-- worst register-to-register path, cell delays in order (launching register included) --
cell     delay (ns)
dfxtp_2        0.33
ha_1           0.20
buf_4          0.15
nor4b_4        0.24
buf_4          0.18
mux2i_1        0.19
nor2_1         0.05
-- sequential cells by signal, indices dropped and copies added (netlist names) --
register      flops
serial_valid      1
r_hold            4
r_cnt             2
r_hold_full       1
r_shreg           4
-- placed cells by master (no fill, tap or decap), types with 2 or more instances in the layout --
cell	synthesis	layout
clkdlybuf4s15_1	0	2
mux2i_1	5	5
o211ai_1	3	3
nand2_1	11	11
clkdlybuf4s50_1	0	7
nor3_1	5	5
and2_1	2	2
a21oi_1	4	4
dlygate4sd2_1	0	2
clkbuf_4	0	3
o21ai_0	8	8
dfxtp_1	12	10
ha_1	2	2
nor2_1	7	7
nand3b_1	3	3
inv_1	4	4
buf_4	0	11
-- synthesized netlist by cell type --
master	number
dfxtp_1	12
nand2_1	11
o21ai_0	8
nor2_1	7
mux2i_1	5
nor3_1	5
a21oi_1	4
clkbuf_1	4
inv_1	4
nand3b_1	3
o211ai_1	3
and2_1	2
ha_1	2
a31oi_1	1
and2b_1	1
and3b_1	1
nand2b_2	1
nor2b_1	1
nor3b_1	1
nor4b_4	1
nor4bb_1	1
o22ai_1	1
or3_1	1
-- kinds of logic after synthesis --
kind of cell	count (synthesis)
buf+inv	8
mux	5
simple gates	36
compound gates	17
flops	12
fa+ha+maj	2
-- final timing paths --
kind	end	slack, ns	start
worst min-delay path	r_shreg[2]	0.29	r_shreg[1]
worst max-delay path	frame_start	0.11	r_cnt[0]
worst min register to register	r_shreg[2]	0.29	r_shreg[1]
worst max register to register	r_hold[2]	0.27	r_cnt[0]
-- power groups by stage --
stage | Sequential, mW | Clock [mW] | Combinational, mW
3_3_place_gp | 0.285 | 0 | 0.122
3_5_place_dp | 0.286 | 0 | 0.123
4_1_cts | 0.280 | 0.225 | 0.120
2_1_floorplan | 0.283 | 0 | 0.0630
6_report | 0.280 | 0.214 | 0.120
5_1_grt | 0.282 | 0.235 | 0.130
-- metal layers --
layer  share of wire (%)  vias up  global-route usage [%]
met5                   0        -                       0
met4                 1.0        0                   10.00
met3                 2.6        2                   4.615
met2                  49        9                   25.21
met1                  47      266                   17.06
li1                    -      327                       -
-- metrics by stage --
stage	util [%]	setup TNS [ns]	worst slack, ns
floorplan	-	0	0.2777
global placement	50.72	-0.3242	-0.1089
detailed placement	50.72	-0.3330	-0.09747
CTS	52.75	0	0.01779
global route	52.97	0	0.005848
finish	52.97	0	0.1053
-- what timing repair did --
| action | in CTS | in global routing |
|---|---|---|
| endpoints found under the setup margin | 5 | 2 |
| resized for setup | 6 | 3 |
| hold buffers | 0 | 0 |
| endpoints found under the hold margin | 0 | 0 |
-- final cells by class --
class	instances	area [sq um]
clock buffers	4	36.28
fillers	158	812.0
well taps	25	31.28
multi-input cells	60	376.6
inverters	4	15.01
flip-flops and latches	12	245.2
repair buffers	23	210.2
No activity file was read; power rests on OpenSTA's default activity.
____________
■ PROBLEM DESCRIPTION ■
All of the material above is to be repeated exactly.

■ OUTPUT FOR THIS TASK ■
-- worst register-to-register path, cell delays in order (launching register included) --
cell     delay (ns)
dfxtp_2        0.33
ha_1           0.20
buf_4          0.15
nor4b_4        0.24
buf_4          0.18
mux2i_1        0.19
nor2_1         0.05
-- sequential cells by signal, indices dropped and copies added (netlist names) --
register      flops
serial_valid      1
r_hold            4
r_cnt             2
r_hold_full       1
r_shreg           4
-- placed cells by master (no fill, tap or decap), types with 2 or more instances in the layout --
cell	synthesis	layout
clkdlybuf4s15_1	0	2
mux2i_1	5	5
o211ai_1	3	3
nand2_1	11	11
clkdlybuf4s50_1	0	7
nor3_1	5	5
and2_1	2	2
a21oi_1	4	4
dlygate4sd2_1	0	2
clkbuf_4	0	3
o21ai_0	8	8
dfxtp_1	12	10
ha_1	2	2
nor2_1	7	7
nand3b_1	3	3
inv_1	4	4
buf_4	0	11
-- synthesized netlist by cell type --
master	number
dfxtp_1	12
nand2_1	11
o21ai_0	8
nor2_1	7
mux2i_1	5
nor3_1	5
a21oi_1	4
clkbuf_1	4
inv_1	4
nand3b_1	3
o211ai_1	3
and2_1	2
ha_1	2
a31oi_1	1
and2b_1	1
and3b_1	1
nand2b_2	1
nor2b_1	1
nor3b_1	1
nor4b_4	1
nor4bb_1	1
o22ai_1	1
or3_1	1
-- kinds of logic after synthesis --
kind of cell	count (synthesis)
buf+inv	8
mux	5
simple gates	36
compound gates	17
flops	12
fa+ha+maj	2
-- final timing paths --
kind	end	slack, ns	start
worst min-delay path	r_shreg[2]	0.29	r_shreg[1]
worst max-delay path	frame_start	0.11	r_cnt[0]
worst min register to register	r_shreg[2]	0.29	r_shreg[1]
worst max register to register	r_hold[2]	0.27	r_cnt[0]
-- power groups by stage --
stage | Sequential, mW | Clock [mW] | Combinational, mW
3_3_place_gp | 0.285 | 0 | 0.122
3_5_place_dp | 0.286 | 0 | 0.123
4_1_cts | 0.280 | 0.225 | 0.120
2_1_floorplan | 0.283 | 0 | 0.0630
6_report | 0.280 | 0.214 | 0.120
5_1_grt | 0.282 | 0.235 | 0.130
-- metal layers --
layer  share of wire (%)  vias up  global-route usage [%]
met5                   0        -                       0
met4                 1.0        0                   10.00
met3                 2.6        2                   4.615
met2                  49        9                   25.21
met1                  47      266                   17.06
li1                    -      327                       -
-- metrics by stage --
stage	util [%]	setup TNS [ns]	worst slack, ns
floorplan	-	0	0.2777
global placement	50.72	-0.3242	-0.1089
detailed placement	50.72	-0.3330	-0.09747
CTS	52.75	0	0.01779
global route	52.97	0	0.005848
finish	52.97	0	0.1053
-- what timing repair did --
| action | in CTS | in global routing |
|---|---|---|
| endpoints found under the setup margin | 5 | 2 |
| resized for setup | 6 | 3 |
| hold buffers | 0 | 0 |
| endpoints found under the hold margin | 0 | 0 |
-- final cells by class --
class	instances	area [sq um]
clock buffers	4	36.28
fillers	158	812.0
well taps	25	31.28
multi-input cells	60	376.6
inverters	4	15.01
flip-flops and latches	12	245.2
repair buffers	23	210.2
No activity file was read; power rests on OpenSTA's default activity.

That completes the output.